╔══

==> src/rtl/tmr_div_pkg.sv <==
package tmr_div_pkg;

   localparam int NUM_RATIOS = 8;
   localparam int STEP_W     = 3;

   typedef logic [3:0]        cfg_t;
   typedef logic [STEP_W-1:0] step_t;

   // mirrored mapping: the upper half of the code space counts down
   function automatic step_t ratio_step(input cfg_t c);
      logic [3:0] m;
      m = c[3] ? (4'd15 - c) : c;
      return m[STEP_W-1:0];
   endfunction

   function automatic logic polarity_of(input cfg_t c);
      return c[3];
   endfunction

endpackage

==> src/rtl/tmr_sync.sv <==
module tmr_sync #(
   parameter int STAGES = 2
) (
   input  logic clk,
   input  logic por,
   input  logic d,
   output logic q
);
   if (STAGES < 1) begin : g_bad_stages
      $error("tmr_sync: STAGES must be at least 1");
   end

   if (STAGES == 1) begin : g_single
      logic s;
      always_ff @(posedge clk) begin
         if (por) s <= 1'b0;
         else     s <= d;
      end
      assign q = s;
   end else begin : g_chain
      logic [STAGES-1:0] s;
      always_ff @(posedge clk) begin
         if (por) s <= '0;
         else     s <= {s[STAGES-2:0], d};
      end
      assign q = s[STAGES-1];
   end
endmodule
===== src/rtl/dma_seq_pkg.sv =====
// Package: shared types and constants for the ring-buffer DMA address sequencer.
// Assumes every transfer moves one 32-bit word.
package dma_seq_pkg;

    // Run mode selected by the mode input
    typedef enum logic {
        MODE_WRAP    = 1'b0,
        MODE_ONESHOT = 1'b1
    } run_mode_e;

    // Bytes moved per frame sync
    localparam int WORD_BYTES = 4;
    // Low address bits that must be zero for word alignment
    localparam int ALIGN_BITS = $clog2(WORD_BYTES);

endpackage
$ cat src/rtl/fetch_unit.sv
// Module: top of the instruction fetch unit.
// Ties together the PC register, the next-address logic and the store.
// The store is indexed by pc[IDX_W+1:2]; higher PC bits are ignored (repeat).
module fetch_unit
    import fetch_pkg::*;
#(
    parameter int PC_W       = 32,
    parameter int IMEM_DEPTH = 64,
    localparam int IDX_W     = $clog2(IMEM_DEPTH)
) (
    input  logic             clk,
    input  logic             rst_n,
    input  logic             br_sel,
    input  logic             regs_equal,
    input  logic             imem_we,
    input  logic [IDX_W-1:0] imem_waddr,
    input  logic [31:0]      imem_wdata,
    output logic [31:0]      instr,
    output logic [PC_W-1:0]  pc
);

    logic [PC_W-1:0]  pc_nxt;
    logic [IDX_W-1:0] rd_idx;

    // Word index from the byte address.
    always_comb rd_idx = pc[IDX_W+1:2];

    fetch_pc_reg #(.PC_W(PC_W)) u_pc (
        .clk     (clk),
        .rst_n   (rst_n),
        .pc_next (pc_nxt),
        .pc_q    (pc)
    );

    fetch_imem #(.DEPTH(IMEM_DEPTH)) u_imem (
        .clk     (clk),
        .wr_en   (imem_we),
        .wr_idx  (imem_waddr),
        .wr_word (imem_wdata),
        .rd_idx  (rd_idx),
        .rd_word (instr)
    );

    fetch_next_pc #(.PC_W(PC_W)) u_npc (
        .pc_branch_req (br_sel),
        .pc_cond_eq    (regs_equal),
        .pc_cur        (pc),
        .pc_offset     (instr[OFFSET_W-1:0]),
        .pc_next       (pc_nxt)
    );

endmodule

╚══

Your response must consist of every line above, reproduced exactly.

**Task result:**
==> src/rtl/tmr_div_pkg.sv <==
package tmr_div_pkg;

   localparam int NUM_RATIOS = 8;
   localparam int STEP_W     = 3;

   typedef logic [3:0]        cfg_t;
   typedef logic [STEP_W-1:0] step_t;

   // mirrored mapping: the upper half of the code space counts down
   function automatic step_t ratio_step(input cfg_t c);
      logic [3:0] m;
      m = c[3] ? (4'd15 - c) : c;
      return m[STEP_W-1:0];
   endfunction

   function automatic logic polarity_of(input cfg_t c);
      return c[3];
   endfunction

endpackage

==> src/rtl/tmr_sync.sv <==
module tmr_sync #(
   parameter int STAGES = 2
) (
   input  logic clk,
   input  logic por,
   input  logic d,
   output logic q
);
   if (STAGES < 1) begin : g_bad_stages
      $error("tmr_sync: STAGES must be at least 1");
   end

   if (STAGES == 1) begin : g_single
      logic s;
      always_ff @(posedge clk) begin
         if (por) s <= 1'b0;
         else     s <= d;
      end
      assign q = s;
   end else begin : g_chain
      logic [STAGES-1:0] s;
      always_ff @(posedge clk) begin
         if (por) s <= '0;
         else     s <= {s[STAGES-2:0], d};
      end
      assign q = s[STAGES-1];
   end
endmodule
===== src/rtl/dma_seq_pkg.sv =====
// Package: shared types and constants for the ring-buffer DMA address sequencer.
// Assumes every transfer moves one 32-bit word.
package dma_seq_pkg;

    // Run mode selected by the mode input
    typedef enum logic {
        MODE_WRAP    = 1'b0,
        MODE_ONESHOT = 1'b1
    } run_mode_e;

    // Bytes moved per frame sync
    localparam int WORD_BYTES = 4;
    // Low address bits that must be zero for word alignment
    localparam int ALIGN_BITS = $clog2(WORD_BYTES);

endpackage
$ cat src/rtl/fetch_unit.sv
// Module: top of the instruction fetch unit.
// Ties together the PC register, the next-address logic and the store.
// The store is indexed by pc[IDX_W+1:2]; higher PC bits are ignored (repeat).
module fetch_unit
    import fetch_pkg::*;
#(
    parameter int PC_W       = 32,
    parameter int IMEM_DEPTH = 64,
    localparam int IDX_W     = $clog2(IMEM_DEPTH)
) (
    input  logic             clk,
    input  logic             rst_n,
    input  logic             br_sel,
    input  logic             regs_equal,
    input  logic             imem_we,
    input  logic [IDX_W-1:0] imem_waddr,
    input  logic [31:0]      imem_wdata,
    output logic [31:0]      instr,
    output logic [PC_W-1:0]  pc
);

    logic [PC_W-1:0]  pc_nxt;
    logic [IDX_W-1:0] rd_idx;

    // Word index from the byte address.
    always_comb rd_idx = pc[IDX_W+1:2];

    fetch_pc_reg #(.PC_W(PC_W)) u_pc (
        .clk     (clk),
        .rst_n   (rst_n),
        .pc_next (pc_nxt),
        .pc_q    (pc)
    );

    fetch_imem #(.DEPTH(IMEM_DEPTH)) u_imem (
        .clk     (clk),
        .wr_en   (imem_we),
        .wr_idx  (imem_waddr),
        .wr_word (imem_wdata),
        .rd_idx  (rd_idx),
        .rd_word (instr)
    );

    fetch_next_pc #(.PC_W(PC_W)) u_npc (
        .pc_branch_req (br_sel),
        .pc_cond_eq    (regs_equal),
        .pc_cur        (pc),
        .pc_offset     (instr[OFFSET_W-1:0]),
        .pc_next       (pc_nxt)
    );

endmodule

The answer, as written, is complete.